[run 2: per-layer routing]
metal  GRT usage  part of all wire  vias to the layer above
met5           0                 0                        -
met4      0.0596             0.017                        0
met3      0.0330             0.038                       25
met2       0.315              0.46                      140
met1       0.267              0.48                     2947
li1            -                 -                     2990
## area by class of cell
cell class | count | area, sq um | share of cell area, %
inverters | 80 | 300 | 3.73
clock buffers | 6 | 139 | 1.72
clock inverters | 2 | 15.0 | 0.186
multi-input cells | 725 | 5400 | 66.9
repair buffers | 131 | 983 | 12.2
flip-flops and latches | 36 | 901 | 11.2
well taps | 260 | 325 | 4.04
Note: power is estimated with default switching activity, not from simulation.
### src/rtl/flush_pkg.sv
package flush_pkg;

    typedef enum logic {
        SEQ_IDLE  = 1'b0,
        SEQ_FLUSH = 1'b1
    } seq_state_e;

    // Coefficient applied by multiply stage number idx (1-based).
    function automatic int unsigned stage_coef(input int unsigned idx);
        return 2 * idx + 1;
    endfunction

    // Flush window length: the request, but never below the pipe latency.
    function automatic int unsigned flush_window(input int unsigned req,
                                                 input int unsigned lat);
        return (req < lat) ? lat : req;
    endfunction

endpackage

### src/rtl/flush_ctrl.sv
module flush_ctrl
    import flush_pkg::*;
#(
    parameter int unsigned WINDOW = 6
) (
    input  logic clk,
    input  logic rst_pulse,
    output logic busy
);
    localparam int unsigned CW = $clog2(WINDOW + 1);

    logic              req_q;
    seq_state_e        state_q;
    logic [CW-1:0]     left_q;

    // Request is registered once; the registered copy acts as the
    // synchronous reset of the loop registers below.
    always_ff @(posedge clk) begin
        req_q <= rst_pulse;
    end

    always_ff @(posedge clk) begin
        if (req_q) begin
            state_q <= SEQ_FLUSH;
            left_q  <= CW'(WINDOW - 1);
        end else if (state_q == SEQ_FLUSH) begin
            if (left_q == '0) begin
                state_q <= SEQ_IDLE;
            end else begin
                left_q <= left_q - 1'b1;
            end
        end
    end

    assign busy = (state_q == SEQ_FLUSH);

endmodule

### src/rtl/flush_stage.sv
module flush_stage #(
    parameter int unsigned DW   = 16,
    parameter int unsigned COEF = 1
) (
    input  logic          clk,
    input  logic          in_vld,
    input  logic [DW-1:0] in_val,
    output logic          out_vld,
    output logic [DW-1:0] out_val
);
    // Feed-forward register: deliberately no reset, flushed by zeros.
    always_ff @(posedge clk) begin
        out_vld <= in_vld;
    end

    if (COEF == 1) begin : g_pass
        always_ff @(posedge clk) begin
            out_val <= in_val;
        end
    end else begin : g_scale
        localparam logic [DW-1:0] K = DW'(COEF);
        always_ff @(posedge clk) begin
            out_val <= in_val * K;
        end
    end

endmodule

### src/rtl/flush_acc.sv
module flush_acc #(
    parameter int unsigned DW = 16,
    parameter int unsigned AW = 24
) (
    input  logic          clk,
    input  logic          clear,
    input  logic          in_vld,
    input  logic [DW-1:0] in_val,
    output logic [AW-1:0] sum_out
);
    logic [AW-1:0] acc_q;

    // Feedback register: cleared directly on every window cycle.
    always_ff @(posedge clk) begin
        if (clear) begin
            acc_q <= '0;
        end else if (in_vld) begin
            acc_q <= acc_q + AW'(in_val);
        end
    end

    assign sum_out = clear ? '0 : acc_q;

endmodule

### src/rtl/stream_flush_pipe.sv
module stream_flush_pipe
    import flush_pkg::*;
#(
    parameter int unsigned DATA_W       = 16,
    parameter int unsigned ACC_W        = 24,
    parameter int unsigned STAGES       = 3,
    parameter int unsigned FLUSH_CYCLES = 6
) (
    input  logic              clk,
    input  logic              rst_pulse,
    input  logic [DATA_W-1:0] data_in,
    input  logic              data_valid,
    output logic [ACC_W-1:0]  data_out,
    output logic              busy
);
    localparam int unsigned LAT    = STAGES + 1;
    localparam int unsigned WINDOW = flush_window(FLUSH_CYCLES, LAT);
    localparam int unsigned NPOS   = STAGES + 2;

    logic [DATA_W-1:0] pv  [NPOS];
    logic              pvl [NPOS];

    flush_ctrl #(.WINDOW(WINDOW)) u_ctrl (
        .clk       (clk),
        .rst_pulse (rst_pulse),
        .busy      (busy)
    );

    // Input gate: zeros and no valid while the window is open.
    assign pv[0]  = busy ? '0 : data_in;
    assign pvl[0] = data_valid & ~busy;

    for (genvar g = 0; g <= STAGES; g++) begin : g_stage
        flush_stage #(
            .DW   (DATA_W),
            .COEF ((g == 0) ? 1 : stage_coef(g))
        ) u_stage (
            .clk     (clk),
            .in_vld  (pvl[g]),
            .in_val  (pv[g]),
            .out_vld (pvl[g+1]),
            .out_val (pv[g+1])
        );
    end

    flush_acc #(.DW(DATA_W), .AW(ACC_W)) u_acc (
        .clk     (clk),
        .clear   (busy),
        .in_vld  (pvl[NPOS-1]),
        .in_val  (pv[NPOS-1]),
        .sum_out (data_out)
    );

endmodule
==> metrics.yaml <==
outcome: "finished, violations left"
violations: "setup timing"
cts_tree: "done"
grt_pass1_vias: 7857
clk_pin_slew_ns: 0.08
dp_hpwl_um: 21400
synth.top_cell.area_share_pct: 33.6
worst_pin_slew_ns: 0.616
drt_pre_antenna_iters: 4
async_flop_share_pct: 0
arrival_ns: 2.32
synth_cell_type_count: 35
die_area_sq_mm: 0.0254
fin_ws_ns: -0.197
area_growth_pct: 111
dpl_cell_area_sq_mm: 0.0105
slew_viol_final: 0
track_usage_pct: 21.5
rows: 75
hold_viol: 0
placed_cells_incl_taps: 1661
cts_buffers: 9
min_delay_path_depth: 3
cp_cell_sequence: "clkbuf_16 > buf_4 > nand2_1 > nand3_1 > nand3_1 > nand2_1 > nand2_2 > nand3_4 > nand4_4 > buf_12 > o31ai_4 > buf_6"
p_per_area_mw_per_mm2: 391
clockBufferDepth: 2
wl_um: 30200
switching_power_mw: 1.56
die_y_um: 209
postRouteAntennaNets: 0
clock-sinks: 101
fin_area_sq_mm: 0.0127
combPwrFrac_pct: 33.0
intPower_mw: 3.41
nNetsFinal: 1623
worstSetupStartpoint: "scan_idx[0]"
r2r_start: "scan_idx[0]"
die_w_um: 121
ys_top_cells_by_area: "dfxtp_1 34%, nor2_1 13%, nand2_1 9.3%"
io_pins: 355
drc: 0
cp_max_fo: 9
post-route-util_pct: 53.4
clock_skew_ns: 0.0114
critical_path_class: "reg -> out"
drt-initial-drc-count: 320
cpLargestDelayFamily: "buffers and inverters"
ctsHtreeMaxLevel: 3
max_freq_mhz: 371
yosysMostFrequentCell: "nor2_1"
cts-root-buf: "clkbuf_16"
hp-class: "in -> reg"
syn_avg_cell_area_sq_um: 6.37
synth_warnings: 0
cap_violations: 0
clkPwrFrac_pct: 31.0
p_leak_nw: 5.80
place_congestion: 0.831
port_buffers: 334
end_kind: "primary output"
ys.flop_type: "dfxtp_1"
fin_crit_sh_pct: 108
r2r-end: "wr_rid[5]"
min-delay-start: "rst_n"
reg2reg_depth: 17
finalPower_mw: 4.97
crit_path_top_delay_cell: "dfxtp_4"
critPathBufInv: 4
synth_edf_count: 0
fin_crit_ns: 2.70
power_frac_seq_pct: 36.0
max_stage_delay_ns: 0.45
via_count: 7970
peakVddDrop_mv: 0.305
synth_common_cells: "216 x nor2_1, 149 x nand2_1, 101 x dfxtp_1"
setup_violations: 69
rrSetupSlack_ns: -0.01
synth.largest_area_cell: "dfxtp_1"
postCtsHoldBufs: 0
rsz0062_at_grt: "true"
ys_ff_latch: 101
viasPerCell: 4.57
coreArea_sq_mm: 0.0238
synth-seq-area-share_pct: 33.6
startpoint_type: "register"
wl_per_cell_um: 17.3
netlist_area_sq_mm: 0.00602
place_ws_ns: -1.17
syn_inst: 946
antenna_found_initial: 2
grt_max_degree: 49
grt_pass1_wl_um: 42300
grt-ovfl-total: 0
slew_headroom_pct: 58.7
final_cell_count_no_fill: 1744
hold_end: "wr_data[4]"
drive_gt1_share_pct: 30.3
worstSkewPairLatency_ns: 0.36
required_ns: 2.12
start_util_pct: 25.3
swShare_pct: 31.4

**Exercise goal:**
Filter the listing above so that only lines holding the word "layer" remain, and report those lines.

**Completed task:**
[run 2: per-layer routing]
metal  GRT usage  part of all wire  vias to the layer above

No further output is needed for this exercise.